United States v. Santos
Citation: 553 U.S. 507 (2008)
Facts
Benedicto Santos operated an illegal lottery in Indiana. He was convicted of federal money laundering under 18 U.S.C. § 1956, which prohibits transactions involving the “proceeds” of specified unlawful activity. The government argued that lottery receipts paid to winners and runners were “proceeds” of the illegal lottery, even though those payments were costs of operating the business.
Issue
Does the word “proceeds” in the federal money laundering statute mean gross revenues from a specified unlawful activity, or only profits (net revenues)?
Holding
A plurality held that “proceeds” means profits, not gross receipts. Because the statute was ambiguous, the rule of lenity required adoption of the narrower definition favoring the defendant.
Rule
The term “proceeds” in the federal money laundering statute (§ 1956) means profits — the net revenues of the unlawful activity — not all gross receipts.

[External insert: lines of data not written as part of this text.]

File: src/rtl/pipe_run_ctrl.sv
`default_nettype none
// ============================================================================
//  Module   : pipe_run_ctrl
//  Purpose  : Run / halt / single-step sequencer for the 5-stage RVX10-P
//             pipeline. Merges raw hazard-unit stall/flush requests with its
//             own control so the pipeline can be frozen at fetch, drained of
//             in-flight instructions, stepped one instruction at a time, and
//             resumed. Also keeps a retired-instruction counter.
//  Ports    :
//    clk, reset (async, active-low)
//    halt_req / resume_req / step_req  level-sampled control requests
//    cnt_clr                            synchronous clear of retire_count
//    StallF_hz..FlushE_hz, PCSrcE       raw hazard requests / redirect
//    validD..validW                     per-stage valid bits
//    StallF..FlushE                     merged controls to the datapath
//    halted, step_done, retire_count, state   status
//  Revision : 1.0  initial release
// ============================================================================
module pipe_run_ctrl #(
    parameter int   CNT_W        = 32,
    parameter logic RESET_HALTED = 1'b0
) (
    input  logic             clk,
    input  logic             reset,
    input  logic             halt_req,
    input  logic             resume_req,
    input  logic             step_req,
    input  logic             cnt_clr,
    input  logic             StallF_hz,
    input  logic             StallD_hz,
    input  logic             FlushD_hz,
    input  logic             FlushE_hz,
    input  logic             PCSrcE,
    input  logic             validD,
    input  logic             validE,
    input  logic             validM,
    input  logic             validW,
    output logic             StallF,
    output logic             StallD,
    output logic             FlushD,
    output logic             FlushE,
    output logic             halted,
    output logic             step_done,
    output logic [CNT_W-1:0] retire_count,
    output logic [1:0]       state
);

    typedef enum logic [1:0] {
        c_RUN    = 2'd0,
        c_DRAIN  = 2'd1,
        c_HALTED = 2'd2,
        c_STEP   = 2'd3
    } state_t;

    localparam state_t          c_RESET_STATE = RESET_HALTED ? c_HALTED : c_RUN;
    localparam logic [CNT_W-1:0] c_CNT_ONE    = {{(CNT_W-1){1'b0}}, 1'b1};

    state_t           r_state;
    state_t           w_stateNext;
    // Marks that the current DRAIN was started by a single step, so leaving
    // it must pulse step_done.
    logic             r_stepFlag;
    logic             w_stepFlagNext;
    logic             r_stepDone;
    logic             w_stepDoneNext;
    logic [CNT_W-1:0] r_retireCount;
    logic             w_pipeEmpty;

    assign w_pipeEmpty = ~(validD | validE | validM | validW);

    // ------------------------------------------------------------------
    // State register
    // ------------------------------------------------------------------
    always_ff @(posedge clk or negedge reset) begin
        if (!reset) begin
            r_state    <= c_RESET_STATE;
            r_stepFlag <= 1'b0;
            r_stepDone <= 1'b0;
        end else begin
            r_state    <= w_stateNext;
            r_stepFlag <= w_stepFlagNext;
            r_stepDone <= w_stepDoneNext;
        end
    end

    // ------------------------------------------------------------------
    // Next state and merged pipeline controls
    // ------------------------------------------------------------------
    always_comb begin
        w_stateNext    = r_state;
        w_stepFlagNext = r_stepFlag;
        w_stepDoneNext = 1'b0;
        StallF         = StallF_hz;
        StallD         = StallD_hz;
        FlushD         = FlushD_hz;
        FlushE         = FlushE_hz;

        case (r_state)
            c_RUN: begin
                if (halt_req) begin
                    w_stateNext    = c_DRAIN;
                    w_stepFlagNext = 1'b0;
                end
            end

            c_DRAIN: begin
                // Fetch frozen, but a taken redirect still lands in PC so the
                // resume point is the branch target. Decode passes its
                // instruction on and refills with a bubble unless a load-use
                // stall is holding it.
                StallF = StallF_hz | ~PCSrcE;
                FlushD = FlushD_hz | ~StallD_hz;
                if (w_pipeEmpty) begin
                    w_stateNext    = c_HALTED;
                    w_stepFlagNext = 1'b0;
                    w_stepDoneNext = r_stepFlag;
                end
            end

            c_HALTED: begin
                StallF = ~PCSrcE;
                StallD = 1'b0;
                FlushD = 1'b1;
                if (resume_req) begin
                    w_stateNext = c_RUN;
                end else if (step_req) begin
                    w_stateNext = c_STEP;
                end
            end

            c_STEP: begin
                // One open fetch cycle: exactly one instruction enters Decode.
                StallF         = 1'b0;
                StallD         = 1'b0;
                FlushD         = 1'b0;
                w_stateNext    = c_DRAIN;
                w_stepFlagNext = 1'b1;
            end

            default: begin
                w_stateNext = c_RESET_STATE;
            end
        endcase
    end

    // ------------------------------------------------------------------
    // Retired-instruction counter (counts in every state, clear wins)
    // ------------------------------------------------------------------
    always_ff @(posedge clk or negedge reset) begin
        if (!reset) begin
            r_retireCount <= '0;
        end else if (cnt_clr) begin
            r_retireCount <= '0;
        end else if (validW) begin
            r_retireCount <= r_retireCount + c_CNT_ONE;
        end
    end

    assign halted       = (r_state == c_HALTED);
    assign step_done    = r_stepDone;
    assign retire_count = r_retireCount;
    assign state        = r_state;

endmodule
`default_nettype wire

File: config.mk
export PLATFORM = sky130hd
export DESIGN_NAME = pipe_run_ctrl
export DESIGN_NICKNAME = d
export VERILOG_FILES = /design/src/rtl/pipe_run_ctrl.sv
export SDC_FILE = /design/constraint.sdc
export NUM_CORES = 1
export LEC_CHECK = 0
export ABC_AREA = 1
export BUFFER_PORTS_ARGS = -buffer_cell sky130_fd_sc_hd__buf_4
export CORE_ASPECT_RATIO = 1.75
export CORE_UTILIZATION = 50
export DETAILED_ROUTE_END_ITERATION = 10
export PLACE_DENSITY = 0.87
export RECOVER_POWER = 100
export SYNTH_ARGS = -nofsm -noshare
export SYNTH_HDL_FRONTEND = slang
export SYNTH_SLANG_ARGS = --single-unit
export TNS_END_PERCENT = 30
File: constraint.sdc
create_clock -name clk -period 2.5 [get_ports clk]
set_clock_uncertainty 0.1 [all_clocks]
set_input_delay 0.25 -clock clk [delete_from_list [all_inputs] [get_ports clk]]
set_output_delay 0.25 -clock clk [all_outputs]
set_load 0.01 [all_outputs]
* Word-level counts from Yosys, hierarchy flattened *
Index checks and enable logic that the tools add are counted.

cells by class
  $add $sub $neg = 1
  multiply operators = 0
  divide/modulo/power cells = 0
  magnitude comparators = 0
  equality and inequality tests = 6
  shifts and indexed selects = 0
  multiplexer cells = 15
  bitwise operators = 7
  reduce and logical (&&, ||, !) cells = 6

operators with widths
  operator                                       number
  2-to-1 mux 32 bit                              2
  adder 32 x 1 -> 32 bit, second input constant  1
  one-hot mux 1 bit (3 select lines)             3
  2-to-1 mux 2 bit                               4
  one-hot mux 2 bit (4 select lines)             1
  AND reduction 3 bit                            2
  2-to-1 mux 1 bit                               5
  bitwise OR 1 bit                               5
  == test 2 bit, second input constant           2
  != test 2 bit, second input constant           2
  != test 3 bit, second input constant           1
  nonzero test 3 bit                             1
  == test 2 x 1 -> 1 bit, second input constant  1
  logical NOT 2 bit                              1
  inverter 1 bit                                 2
  nonzero test 2 bit                             1
  OR reduction 2 bit                             1

storage, ports and cells
  bits in registers = 36
  latch bits = 0
  memory bits (writable) = 0
  ROM bits = 0
  bits of input ports = 15
  output and inout port bits = 40
  memories kept = 0

* Logic depth before layout (Yosys ltp) *
Gate-level depths: netlist of run 1.

  depth in word-level cells = 5
  gate-level depth with buffers = 9
  mapped depth without buffers = 9

* Worst setup path before layout of run 1 *
OpenSTA, ideal clock, no wires.

  path type = register to register
  start point = reg r_state[0], in the netlist state[0]
  end point = reg r_state[1], in the netlist state[1]
  library setup time = 0.127 ns
  arrival = 1.405 ns
  data required time = 2.273 ns
  setup slack = 0.868 ns
  stages on the path, launching flop included = 9
  buffers on the path = 0
  cell sequence = dfrtp_1 -> inv_1 -> ha_1 -> inv_1 -> or2_2 -> nor2_1 -> nor2_1 -> nand2_1 -> o21ai_0

between the ends
  word-level cells in the longest chain between the ends = 3
  elaborated cells on any way between the ends = 9
  those cells by class = eq/ne: 6; mux: 1; reduce/logical: 2

RTL lines
  what                           RTL line  text
  from (decl)                    58        state_t r_state;
  from (signal assigned)         76        r_state <= c_RESET_STATE;
  from (signal assigned)         80        r_state <= w_stateNext;
  == test 2 bit (*)              n/a
  named net halted               42        output logic halted,
  != test 3 bit (no line)        n/a
  AND reduction 3 bit (no line)  n/a

The timed path passes the listed nets; every way through them passes the cells marked *.
A chain may end at the register's enable or synchronous reset.

* Final worst setup path of run 1 *
  start point = reg r_retireCount[2], in the netlist retire_count[2]
  end point = reg r_retireCount[25], in the netlist retire_count[25]

between the ends
  word-level cells in the longest chain between the ends = 3

RTL lines
  what                    RTL line  text
  from (decl)             66        logic [CNT_W-1:0] r_retireCount;
  from (signal assigned)  155       r_retireCount <= r_retireCount + c_CNT_ONE;
  adder 32 x 1 -> 32 bit  155
  2-to-1 mux 32 bit       154       end else if (validW) begin
  2-to-1 mux 32 bit       152       end else if (cnt_clr) begin

No other way between the ends. The select of a mux whose other input is x is not followed.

Applying the statute to gross receipts used to pay the ordinary costs of the criminal enterprise would criminalize too broad a range of conduct and violate the rule of lenity.
Significance
Santos is important both for limiting money laundering prosecutions (especially “merger” problems where the predicate offense and laundering are the same conduct) and as a leading example of the rule of lenity. Congress subsequently amended § 1956 to define “proceeds” as gross receipts for certain predicate offenses.